Parallel Debugging using TotalView¶
Debugging your MPI job from the beginning of parallel program execution:
$ totalview --args flux run -N 2 -n 2 ./mpi-program
Attaching to an already running job:
$ flux job attach --debug <JOBID> &
$ PID=$!
$ totalview -pid ${PID} /proc/${PID}/exe
You can also just type totalview
without -pid
option and
then use its Start a Debugging Session
GUI option to select the process of this flux-job
command:
A running program (attach)
.
Note
You use TotalView with the newly invoked flux job attach
when your job has been launched via flux run
(or flux submit
).
This is because Flux currently does not allow TotalView
to attach to your running code if you just attach it
to the flux run
process that controls your code. For
performance reasons, flux run
does not generate
sufficient debug information when it is invoked with no tool control.

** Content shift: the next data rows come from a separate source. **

This design comes from an exercise in tuning for small area on the open sky130 flow, not from production work. Function was checked by simulation only, so behaviour that the tests miss may differ from the original. Power and IR drop assume default switching activity.

==> flow/design.v <==
`default_nettype none
package kcec_pkg;
    localparam int KEY_COUNT = 16;
    localparam int TIMER_W   = 16;
    localparam int TICK_W    = 10;
    localparam int KEY_IDX_W = 4;
endpackage
`default_nettype wire
`default_nettype none
module kcec_lane (
    input  wire logic        aclk,
    input  wire logic        aresetn,
    input  wire logic        tick_accept,
    input  wire logic        pressed,
    input  wire logic [9:0]  tick_ms,
    input  wire logic [15:0] long_thresh,
    input  wire logic [15:0] dbl_window,
    input  wire logic        tick_ge_dbl,    
    output logic [1:0]       ev_code
);
    logic        down_reg;
    logic        wait_reg;
    logic [15:0] hold_reg;
    logic [15:0] since_reg;
    logic        released, long_hit, in_window, dbl_hit, start_wait, keep_wait;
    logic        expired;
    logic [15:0] addend;
    logic [16:0] sum;
    function automatic logic ge16(input logic [15:0] a, input logic [15:0] b);
        logic c;
        c = 1'b1;
        for (int i = 0; i < 16; i++)
            c = (a[i] & ~b[i]) | (c & (a[i] | ~b[i]));
        ge16 = c;
    endfunction
    function automatic logic [16:0] add16(input logic [15:0] a, input logic [9:0] b);
        logic c;
        logic [16:0] r;
        c = 1'b0;
        for (int i = 0; i < 16; i++) begin
            if (i < 10) begin
                r[i] = a[i] ^ b[i] ^ c;
                c = (a[i] & b[i]) | (c & (a[i] | b[i]));
            end else begin
                r[i] = a[i] ^ c;
                c = a[i] & c;
            end
        end
        r[16] = c;
        add16 = r;
    endfunction
    always_comb begin
        released   = down_reg && !pressed;
        long_hit   = ge16(hold_reg, long_thresh);
        in_window  = !ge16(since_reg, dbl_window);
        dbl_hit    = released && !long_hit && wait_reg && in_window;
        start_wait = released && !long_hit && !dbl_hit;
        keep_wait  = start_wait || (wait_reg && !dbl_hit);
        addend     = pressed ? hold_reg : (start_wait ? 16'd0 : since_reg);
        sum        = add16(addend, tick_ms);
        expired    = start_wait ? tick_ge_dbl : (sum[16] || ge16(sum[15:0], dbl_window));
        ev_code    = 2'b00;
        if (!pressed) begin
            if (released && long_hit)
                ev_code = 2'b01;
            else if (dbl_hit)
                ev_code = 2'b10;
            else if (keep_wait && expired && !long_hit)
                ev_code = 2'b11;
        end
    end
    always_ff @(posedge aclk) begin
        if (!aresetn) begin
            down_reg <= 1'b0;
            wait_reg <= 1'b0;
        end else if (tick_accept) begin
            down_reg <= pressed;
            if (!pressed)
                wait_reg <= keep_wait && !expired;
        end
    end
    always_ff @(posedge aclk) begin
        if (tick_accept) begin
            if (pressed)
                hold_reg <= down_reg ? (sum[16] ? 16'hFFFF : sum[15:0]) : 16'd0;
            else
                since_reg <= sum[15:0];
        end
    end
endmodule
`default_nettype wire
`default_nettype none
module kcec_merge (
    input  wire logic        aclk,
    input  wire logic        aresetn,
    input  wire logic        tick_valid,
    output logic             tick_ready,
    output logic             tick_accept,
    input  wire logic [31:0] lane_code,
    output logic             ev_valid,
    input  wire logic        ev_ready,
    output logic [3:0]       ev_key,
    output logic [1:0]       ev_kind,
    output logic             ev_last
);
    logic [31:0] code_reg;
    logic        out_valid_reg;
    logic [3:0]  out_key_reg;
    logic [1:0]  out_kind_reg;
    logic        out_last_reg;
    logic [15:0] pend, lowest, seen;
    logic [3:0]  low_idx;
    logic [1:0]  low_code;
    logic        any, last, move;
    always_comb begin
        for (int k = 0; k < 16; k++)
            pend[k] = code_reg[2*k] | code_reg[2*k+1];
        seen[0] = 1'b0;
        for (int k = 1; k < 16; k++)
            seen[k] = seen[k-1] | pend[k-1];
        lowest = pend & ~seen;
        any  = seen[15] | pend[15];
        last = 1'b1;
        for (int k = 1; k < 16; k++)
            if (seen[k] && pend[k]) last = 1'b0;
        low_idx  = 4'd0;
        low_code = 2'b00;
        for (int k = 0; k < 16; k++) begin
            if (lowest[k]) low_idx = low_idx | 4'(k);
            if (lowest[k]) low_code = low_code | code_reg[2*k +: 2];
        end
        move        = any && (!out_valid_reg || ev_ready);
        tick_ready  = last && (!any || !out_valid_reg || ev_ready);
        tick_accept = tick_valid && tick_ready;
    end
    always_ff @(posedge aclk) begin
        if (!aresetn) begin
            code_reg      <= '0;
            out_valid_reg <= 1'b0;
        end else begin
            if (tick_accept)
                code_reg <= lane_code;
            else if (move)
                for (int k = 0; k < 16; k++)
                    if (lowest[k]) code_reg[2*k +: 2] <= 2'b00;
            if (move)
                out_valid_reg <= 1'b1;
            else if (ev_ready)
                out_valid_reg <= 1'b0;
        end
    end
    always_ff @(posedge aclk) begin
        if (move) begin
            out_key_reg  <= low_idx;
            out_kind_reg <= {low_code[1] & ~low_code[0], low_code[0] & ~low_code[1]};
            out_last_reg <= last;
        end
    end
    assign ev_valid = out_valid_reg;
    assign ev_key   = out_key_reg;
    assign ev_kind  = out_kind_reg;
    assign ev_last  = out_last_reg;
endmodule
`default_nettype wire
`default_nettype none
module key_click_event_classifier (
    input  wire logic        aclk,
    input  wire logic        aresetn,
    input  wire logic        s_tvalid,
    output logic             s_tready,
    input  wire logic [15:0] s_tdata,    
    output logic             m_tvalid,
    input  wire logic        m_tready,
    output logic [7:0]       m_tdata,    
    output logic             m_tlast,    
    input  wire logic        cfg_valid,
    output logic             cfg_ready,
    input  wire logic [1:0]  cfg_index,
    input  wire logic [15:0] cfg_data
);
    logic [9:0]  tick_ms_reg;
    logic [15:0] long_press_reg;
    logic [15:0] double_click_reg;
    logic        tick_ge_dbl;
    logic [31:0] lane_code;
    logic        tick_accept;
    logic [3:0]  ev_key;
    logic [1:0]  ev_kind;
    assign cfg_ready = 1'b1;
    always_ff @(posedge aclk) begin
        if (!aresetn) begin
            tick_ms_reg      <= 10'd10;
            long_press_reg   <= 16'd1000;
            double_click_reg <= 16'd300;
        end else if (cfg_valid) begin
            case (cfg_index)
                2'd0: tick_ms_reg      <= cfg_data[9:0];
                2'd1: long_press_reg   <= cfg_data;
                2'd2: double_click_reg <= cfg_data;
                default: ;
            endcase
        end
    end
    assign tick_ge_dbl = {6'd0, tick_ms_reg} >= double_click_reg;
    for (genvar k = 0; k < 16; k++) begin : g_lane
        kcec_lane u_lane (
            .aclk        (aclk),
            .aresetn     (aresetn),
            .tick_accept (tick_accept),
            .pressed     (s_tdata[k]),
            .tick_ms     (tick_ms_reg),
            .long_thresh (long_press_reg),
            .dbl_window  (double_click_reg),
            .tick_ge_dbl (tick_ge_dbl),
            .ev_code     (lane_code[2*k +: 2])
        );
    end
    kcec_merge u_merge (
        .aclk        (aclk),
        .aresetn     (aresetn),
        .tick_valid  (s_tvalid),
        .tick_ready  (s_tready),
        .tick_accept (tick_accept),
        .lane_code   (lane_code),
        .ev_valid    (m_tvalid),
        .ev_ready    (m_tready),
        .ev_key      (ev_key),
        .ev_kind     (ev_kind),
        .ev_last     (m_tlast)
    );
    assign m_tdata = {2'b00, ev_kind, ev_key};
endmodule
`default_nettype wire
==> flow/config.mk <==
export PLATFORM = sky130hd
export DESIGN_NAME = key_click_event_classifier
export DESIGN_NICKNAME = key_click_event_classifier
export VERILOG_FILES = /design/flow/design.v
export SDC_FILE = /design/flow/constraint.sdc
export NUM_CORES = 4
export LEC_CHECK = 0
export CAP_MARGIN = 20
export CORE_MARGIN = 2
export CORE_UTILIZATION = 40
export SLEW_MARGIN = 20
==> flow/constraint.sdc <==
create_clock -name core_clock -period 10.0 [get_ports {aclk}]
set_input_delay 2.0000 -clock core_clock [delete_from_list [all_inputs] [get_ports {aclk}]]
set_output_delay 2.0000 -clock core_clock [all_outputs]
set_load 0.01 [all_outputs]
run.sh (not shown) runs the stock make flow with config.mk's settings and CLKGATE_MAP_FILE= SYNTH_SCRIPT=/design/flow/synth_recipe.tcl, a recipe that flattens the netlist after the stock synthesis.
==> next run, changes <==
--- a/flow/config.mk
+++ b/flow/config.mk
@@ -8,4 +8,6 @@
 export CAP_MARGIN = 20
 export CORE_MARGIN = 2
-export CORE_UTILIZATION = 40
+export CORE_UTILIZATION = 55
+export CTS_BUF_LIST = sky130_fd_sc_hd__clkbuf_4 sky130_fd_sc_hd__clkbuf_8
+export CTS_CLUSTER_SIZE = 30
 export SLEW_MARGIN = 20
=>
- via count falls by 0.46%
- critical path depth falls by 3
- clock-buffer cell count rises by 67
- sequential power barely changes
- design area falls by 1.2%
- die area falls by 27%
- power falls by 2.5%
- area after synthesis is unchanged

==> what the ideal ports hide <==
The flow's constraints put no driver on any port. The routed layouts listed below were extracted and timed again, unchanged, in two steps. Step 1 sets driving cells, clkbuf_16 on the clock port and buf_2 on the other inputs (assumed; they add their load-dependent delay and slew). Step 2 moves the port delays by t, midway between the first and last clock arrival at a register: inputs arrive t later, outputs are due t later. That takes back most of the time a late clock gives input paths. Slacks: ideal / step 1 / step 2; pairs: ideal / step 1.
run	t, ns	slack for setup (ns)	worst setup path after step 2	latest minus earliest clock arrival (ns)
the first run	0.719	0.369 / 0.369 / 0.140	input to register	0.025 / 0.026
the second run	0.820	0.519 / 0.519 / 0.160	input to register	0.037 / 0.037
After both steps setup and hold are still met in every run listed. The setup slack of the second run, which loses most, moves by 0.000 ns with the drivers and by -0.359 ns with both steps.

Flux provides MPIR_partial_attach_ok
[1]
so you can attach TotalView to a subset of parallel processes as well, which
can be handy when you debug a large-scale job. Please refer to
TotalView user guide on its subset-attach capability.
Better Handling of Flux’s Internal Exec Events¶
Flux executes a series of subcommands before launching
your parallel program.
Thus, a side effect of the above commands is that TotalView
will stop Flux’s own program execution each time
a new subcommand is exec(3)
’ed (e.g., when flux
exec
’s
flux-run
) before your parallel program processes are spawned.
This means you must manually click “Yes” whenever a stop-at-exec
dialogue window is popped up. You do not need to stop
it unless you are a Flux developer!
Instead, you can make TotalView automatically
continue on these events by building the the following
exec-handling Tcl code into TotalView:
catch {dset TV::exec_handling { {^(flux|lrun|srun|jsrun)(<python[^>]*>(<flux-job>)?|<bash>|<jsrun>|<jswrap>)*$ go}} }
This code should either be added to the site-wide .tvdrc
file
to enable this for all TotalView sessions
or per-user file (e.g., tvdrc
in the current working directory)
to enable this only for the user’s own sessions.
For the latter case, you should provide -s tvdrc
option
to totalview
. For example,
$ totalview -s tvdrc --args flux run -N 2 -n 2 ./mpi-program
Notice that it is designed to support not only Flux but also Slurm’s
srun and IBM JSM’s jsrun commands. The regex
syntax of
exec_handling
within TotalView can be found in TotalView user guide.
Known Issues¶
Parallel debugging support within Flux is new and we are working with tool builders to mature our functionality further. This section documents some of known limitations.
1. Depending on how the site configured TotalView, the parallel program may not stop at the first instruction to allow TotalView to debug them from the beginning of execution. For performance reasons, TotalView can be configured not to stop and process dynamic libraries and this can cause this issue. RWS is actively looking at this issue.